Partie  I : les obligations du transporteur au départ
                       Du voyage maritime
 
 
Chapitre I : La prise en charge de la marchandise
                       
 
          Section I : la réception et la reconnaissance
                              De la marchandise
 
          Section II : la prise en charge proprement dite
                                De la marchandise
 
 
Chapitre II : la mise à bord ou le chargement
                          De la marchandise
 
 
Chapitre III : l’arrimage de la marchandise
 
 
Partie  II : les obligations du transporteur au cours
                     Du voyage maritime
 
 
Chapitre I : l’obligation du transporteur de prendre
                      La route à suivre (navigation en droiture)
 
Chapitre II : le déroutement
 
 
Chapitre III : la conservation de la marchandise
                         (Prendre soins à la marchandise)
 
Chapitre VI : le transbordement
                  
 
           
Partie  III : les obligations du transporteur à la fin
                       Du voyage maritime
 
 
Chapitre I : la ponctualité
                       
Chapitre II : le déchargement
 
          Section I : la mise sur terre-plein
 
           Section II : la mise dans les hangars
 
          Section III : la mise dans les magasins sous
                                Douane
 
Chapitre III : la livraison
 
        Section I : la notion de livraison
 
       Section II : les formalités de livraison
 
       Section III : la livraison à une entreprise
                              Monopolistique
 
      Section VI : les différents problèmes relatifs
                              A la livraison
 
 
 Conclusion
 

Introduction :
 
Le transport maritime joue un rôle de plus en plus important dans le développement des pays. Il constitue un facteur déterminant des structures de commerce et de production et, donc aussi de l’intégration économique. Pour certains pays, il peut également constituer une source de revenus grâce à la fourniture de services de transport. 

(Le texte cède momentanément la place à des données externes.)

==> flow/design.v (excerpt) <==
module OQ1_Stopwatch(AN, Seg, Dot, CLK, Start, RESET);  
	output [3:0] AN;
	output [6:0] Seg;
	output Dot;
	input CLK, Start, RESET;
	parameter R = 2'b00;
    parameter W = 2'b01;
    parameter C = 2'b10;	
	reg  [11:0] divider_ds;
	reg  [5:0]  divider_ms;
	reg  [6:0]  Seg_Temp;
	reg  [3:0]  D3,D2,D1,D0,D_Temp,AN_Temp;
	reg  [1:0]  state,n_state;
	reg         dp;
	wire        RTC_ds,RTC_ms;
	always @(posedge CLK or posedge RESET) begin
	  if(RESET) divider_ms <= 0;
	  else if(divider_ms==32) divider_ms <= 0;
      else divider_ms <= divider_ms + 1;
    end
    assign RTC_ms = ((divider_ms == 32)?1'b1:1'b0);
	always @(posedge CLK or posedge RESET) begin
      if(RESET) divider_ds <= 0;
      else if(divider_ds==3276) divider_ds <= 0;
      else if(state==C) divider_ds <= divider_ds + 1;
    end
    assign RTC_ds = ((divider_ds == 3276)?1'b1:1'b0);
	always@(posedge CLK or posedge RESET) begin
      if(RESET) begin
        state <= R;
        D3 <= 0;
        D2 <= 0;
        D1 <= 0;
        D0 <= 0;
      end else begin
        state <= n_state;
        if(RTC_ds) begin
          if(D0 == 9) begin
            D0 <= 0;
  ...
Size in the first run: about 44 flip-flops, ~15 I/O pins, ~2700 um^2 of cells after synthesis.
Settings: LEC_CHECK=0, ABC_AREA=1, CAP_MARGIN=5, CELL_PAD_IN_SITES_DETAIL_PLACEMENT=1, CORE_ASPECT_RATIO=0.8, CORE_MARGIN=4, CORE_UTILIZATION=40, CTS_CLUSTER_SIZE=97, GPL_TIMING_DRIVEN=0, HOLD_SLACK_MARGIN=-0.01, MAX_ROUTING_LAYER=met4, SLEW_MARGIN=20, TNS_END_PERCENT=60; clock period 10.0 ns.
run.sh (not shown) runs the stock make flow with config.mk's settings and CLKGATE_MAP_FILE=.
The first run finished with timing, DRC and antenna clean.
==> next run, changes <==
- ABC_AREA: 1 -> default
- CAP_MARGIN: 5 -> 20
- CELL_PAD_IN_SITES_DETAIL_PLACEMENT: 1 -> default
- CORE_ASPECT_RATIO: 0.8 -> default
- CORE_MARGIN: 4 -> 2
- CTS_CLUSTER_SIZE: 97 -> default
- GPL_TIMING_DRIVEN: 0 -> default
- HOLD_SLACK_MARGIN: -0.01 -> default
- PLACE_DENSITY_LB_ADDON: default -> 0.16
- TNS_END_PERCENT: 60 -> 5
Result: The changed run completed with no timing, DRC or antenna violations. Die area falls by 14%. Via count falls by 23%. Utilization falls by 2.9 points.
==> next run, changes <==
- ABC_AREA: default -> 1
- CAP_MARGIN: 20 -> 5
- CELL_PAD_IN_SITES_DETAIL_PLACEMENT: default -> 1
- CTS_CLUSTER_SIZE: default -> 97
- GPL_TIMING_DRIVEN: default -> 0
- HOLD_SLACK_MARGIN: default -> -0.01
- MAX_ROUTING_LAYER: met4 -> default
- PLACE_DENSITY_LB_ADDON: 0.16 -> default
- TNS_END_PERCENT: 5 -> 60
Outcome: The changed run completed with no timing, DRC or antenna violations. Cell area goes up by 9.0%. Worst setup slack is better by 19 ps. Die size goes up by 5.6%. Final cell count went up by 33%. Hold slack improves by 14 ps.
==> next run, changes <==
- ABC_AREA: 1 -> default
- CAP_MARGIN: 5 -> 20
- CELL_PAD_IN_SITES_DETAIL_PLACEMENT: 1 -> default
- CORE_ASPECT_RATIO: default -> 1.97
- CORE_UTILIZATION: 40 -> 63
- CTS_CLUSTER_SIZE: 97 -> default
- GPL_TIMING_DRIVEN: 0 -> default
- HOLD_SLACK_MARGIN: -0.01 -> default
- TNS_END_PERCENT: 60 -> default
Hold slack is better by 6.5 ps.
Non-clock buffer count drops by 3.
Fmax went down by 0.41%.
Routed wire length came out lower by 19%.
==> next run, changes <==
- CORE_ASPECT_RATIO: 1.97 -> default
- CORE_UTILIZATION: 63 -> 40
After rerunning: The new run passed the timing, DRC and antenna checks. Synthesized cell count stays the same. Routed wire length falls by roughly a tenth. Global-route usage falls by 12 points.

---

Setup of willow:
Starting RTL as in the previous note.
clock: 2.85 ns
lec_check: 0
cap_margin: 20
core_aspect_ratio: 0.87
core_margin: 2
core_utilization: 72
cts_cluster_size: 21
gpl_timing_driven: 1
max_routing_layer: met4
min_routing_layer: met1
place_density_lb_addon: 0.03
slew_margin: 20
tns_end_percent: 20
## Diff of input files: quartz against willow
- a change of CORE_UTILIZATION from 72 to 63
- a change of GPL_TIMING_DRIVEN from 1 to 0
- a change of CORE_ASPECT_RATIO from 0.87 to 1.57
- a change of the clock period (ns, I/O delays scaled along) from 2.85 to 4.95
Findings:
Looking at the reports, quartz completed the entire flow and the layout it produced met the timing, DRC and antenna checks. In quartz the count of placed standard cells including taps turned out 12 higher than in willow. Clock slew at the register clock pins of the worst setup and hold paths: willow vs quartz — no meaningful difference. quartz ended with less flip-flop and latch share of the layout cell area than willow. NOTE placed wire-length estimate after detailed placement willow->quartz increased by more than 10%.
## Diff of input files: zinc against quartz
- a deleted CTS_CLUSTER_SIZE that had been 21
- an added SETUP_SLACK_MARGIN of 1.78
- a deleted CORE_ASPECT_RATIO that had been 1.57
- a deleted GPL_TIMING_DRIVEN that had been 0
- a deleted TNS_END_PERCENT that had been 20
- a deleted PLACE_DENSITY_LB_ADDON that had been 0.03
- a change of CORE_UTILIZATION from 63 to 66
- a deleted MAX_ROUTING_LAYER that had been met4
- a deleted MIN_ROUTING_LAYER that had been met1
- a change of the clock period (ns, I/O delays scaled along) from 4.95 to 6.19
==> results <==
Power in sequential cells in zinc vs quartz: down about 20%
The relative contribution of combinational cells to total power in zinc sits 1.4 points below the value recorded for quartz.
Note that the combinational group power recorded for zinc amounts to 0.76 times the value seen in quartz.
zinc does worse than quartz on power attributed to the clock group.
Sequential power share was higher in the run labelled quartz.
#### Input delta (tundra over zinc)
- clearing SETUP_SLACK_MARGIN, which used to be 1.78
- putting TNS_END_PERCENT at 5 where nothing was set
- putting ABC_AREA at 1 where nothing was set
- putting CTS_CLUSTER_SIZE at 97 where nothing was set
- swapping 66 for 72 in CORE_UTILIZATION
- swapping 6.19 for 2.37 in the clock period (ns, I/O delays scaled along)
Results
- Re worst-case hold slack: tundra is 0.011 ns up on zinc.
- On utilization after layout, the higher figure sits with tundra, not zinc.
- tundra: register-to-register setup slack is 3.17 ns lower than what zinc reported.
What violet does differently from tundra at the input level:
- CTS_CLUSTER_SIZE now 94, was 97
- CTS_CLUSTER_DIAMETER now 389, previously not set
- TNS_END_PERCENT no longer set, was 5
- PLACE_DENSITY now 0.43, previously not set
- the clock period (ns, I/O delays scaled along) now 5.52, was 2.37
Notes after the runs:
- The final reports for violet and tundra show required arrival time at the worst endpoint higher in the former.
- Diff tundra and violet: worst stage delay on the critical path lower in tundra
- Via count: tundra vs violet — no meaningful difference
- violet against tundra: total power draw lost 1.0 mW; data arrival time at the worst-slack endpoint moved up; post-route clock period utilization moved down; number of buffers other than clock buffers in the final layout fell by 2; inverter count was more or less identical.
- violet ended up with a lower number of DRC markers after the initial detailed-route iteration than tundra did.
- On sequential share of cell area: violet sits above tundra.
#### Input delta (cedar over violet)
- removing PLACE_DENSITY (formerly 0.43)
- setting SETUP_SLACK_MARGIN to 0.51 for the first time
- changing CTS_CLUSTER_DIAMETER from 389 to 109
- setting PLACE_DENSITY_LB_ADDON to 0.0 for the first time
- removing CTS_CLUSTER_SIZE (formerly 94)
- changing the clock period (ns, I/O delays scaled along) from 5.52 to 2.21
### Flow results
Area overhead of the layout relative to synthesis is higher on cedar
cedar against violet; wire length is up by more than 10%.
Of the two values seen for timing endpoint of the critical path, Seg[0] was produced by cedar and Seg[3] by violet.
Taking violet as the reference, in cedar power dissipated in the clock network increased 55%; design area increased 70 sq um.

---

Starting RTL as in the previous note.
clock: 2.19 ns
lec_check: 0
abc_area: 1
cap_margin: 20
core_margin: 2
core_utilization: 72
cts_cluster_diameter: 109
cts_cluster_size: 95
place_density_lb_addon: 0.0
setup_slack_margin: 0.64
slew_margin: 20
tns_end_percent: 5
Change:
--- a/flow/config.mk
+++ b/flow/config.mk
@@ -7,10 +7,8 @@
 export LEC_CHECK = 0
-export ABC_AREA = 1
 export CAP_MARGIN = 20
 export CORE_MARGIN = 2
-export CORE_UTILIZATION = 72
-export CTS_CLUSTER_DIAMETER = 109
-export CTS_CLUSTER_SIZE = 95
+export CORE_UTILIZATION = 62
+export CTS_CLUSTER_SIZE = 57
 export PLACE_DENSITY_LB_ADDON = 0.0
-export SETUP_SLACK_MARGIN = 0.64
+export SETUP_SLACK_MARGIN = 1.54
 export SLEW_MARGIN = 20
==> flow/constraint.sdc (replaced) <==
create_clock -name core_clock -period 5.49 [get_ports {CLK}]
set_input_delay 1.0980 -clock core_clock [delete_from_list [all_inputs] [get_ports {CLK}]]
set_output_delay 1.0980 -clock core_clock [all_outputs]
set_load 0.01 [all_outputs]
- setup slack gets better by 2.1 ns
- design area went down by 8.7%
- wire length decreases by 17%
- synthesized area went down by 5.6%
- sequential cell count is unchanged
- total power fell by 59%
- global-route usage went down by 7.1 points
- via count is lower by 21%
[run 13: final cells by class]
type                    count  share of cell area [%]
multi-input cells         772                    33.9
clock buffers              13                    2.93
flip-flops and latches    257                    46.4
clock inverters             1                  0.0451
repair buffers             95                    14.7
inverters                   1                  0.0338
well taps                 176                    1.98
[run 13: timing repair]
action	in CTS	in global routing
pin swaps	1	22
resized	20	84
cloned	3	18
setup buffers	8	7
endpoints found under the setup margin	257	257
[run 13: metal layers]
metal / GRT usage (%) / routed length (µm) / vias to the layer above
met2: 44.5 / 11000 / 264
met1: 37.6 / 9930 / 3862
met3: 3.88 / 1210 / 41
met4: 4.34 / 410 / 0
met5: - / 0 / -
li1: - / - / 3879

Par ailleurs, la plupart des transports internationaux comprennent encore un parcours maritime, et les pays les plus industrialisés ont longtemps possédé d’importantes flottes nationales, avec des équipages nationaux et des navires construits dans des chantiers navals nationaux et battant pavillon national. Tous pour faire face à la mondialisation qui a fait du transport maritime une industrie extrêmement concurrentielle. 
Ainsi, les multiples enjeux du secteur du transport maritime vont impérativement pousser les compagnies maritimes et en l’occurrence les transporteurs de marchandises marocains à définir des stratégies adéquates de gestion de leurs risques
[1].
En fait, le transport mondial de Marchandises a connu un fort développement depuis l’introduction du conteneur standardisé dans les années cinquante. En effet, le taux de croissance en volume de l’industrie a été trois fois supérieur à celui de l’économie globale sur les 25 dernières années avec une croissance annuelle de 9,1% depuis 1980 et 11,1% depuis 2000 jusqu’à la fin de 2004. Deux facteurs y ont contribué : la croissance des échanges, notamment à destination et en provenance de Chine  ou d’Inde, a profondément soutenu la demande de transport maritime ;
Par ailleurs, de 1998 à 2004 la part du commerce extérieur (importations et exportations) rapportée au PIB a régulièrement dépassé la barre des 50%. Ceci est le résultat d’une volonté délibérée d’ouverture du pays au commerce international.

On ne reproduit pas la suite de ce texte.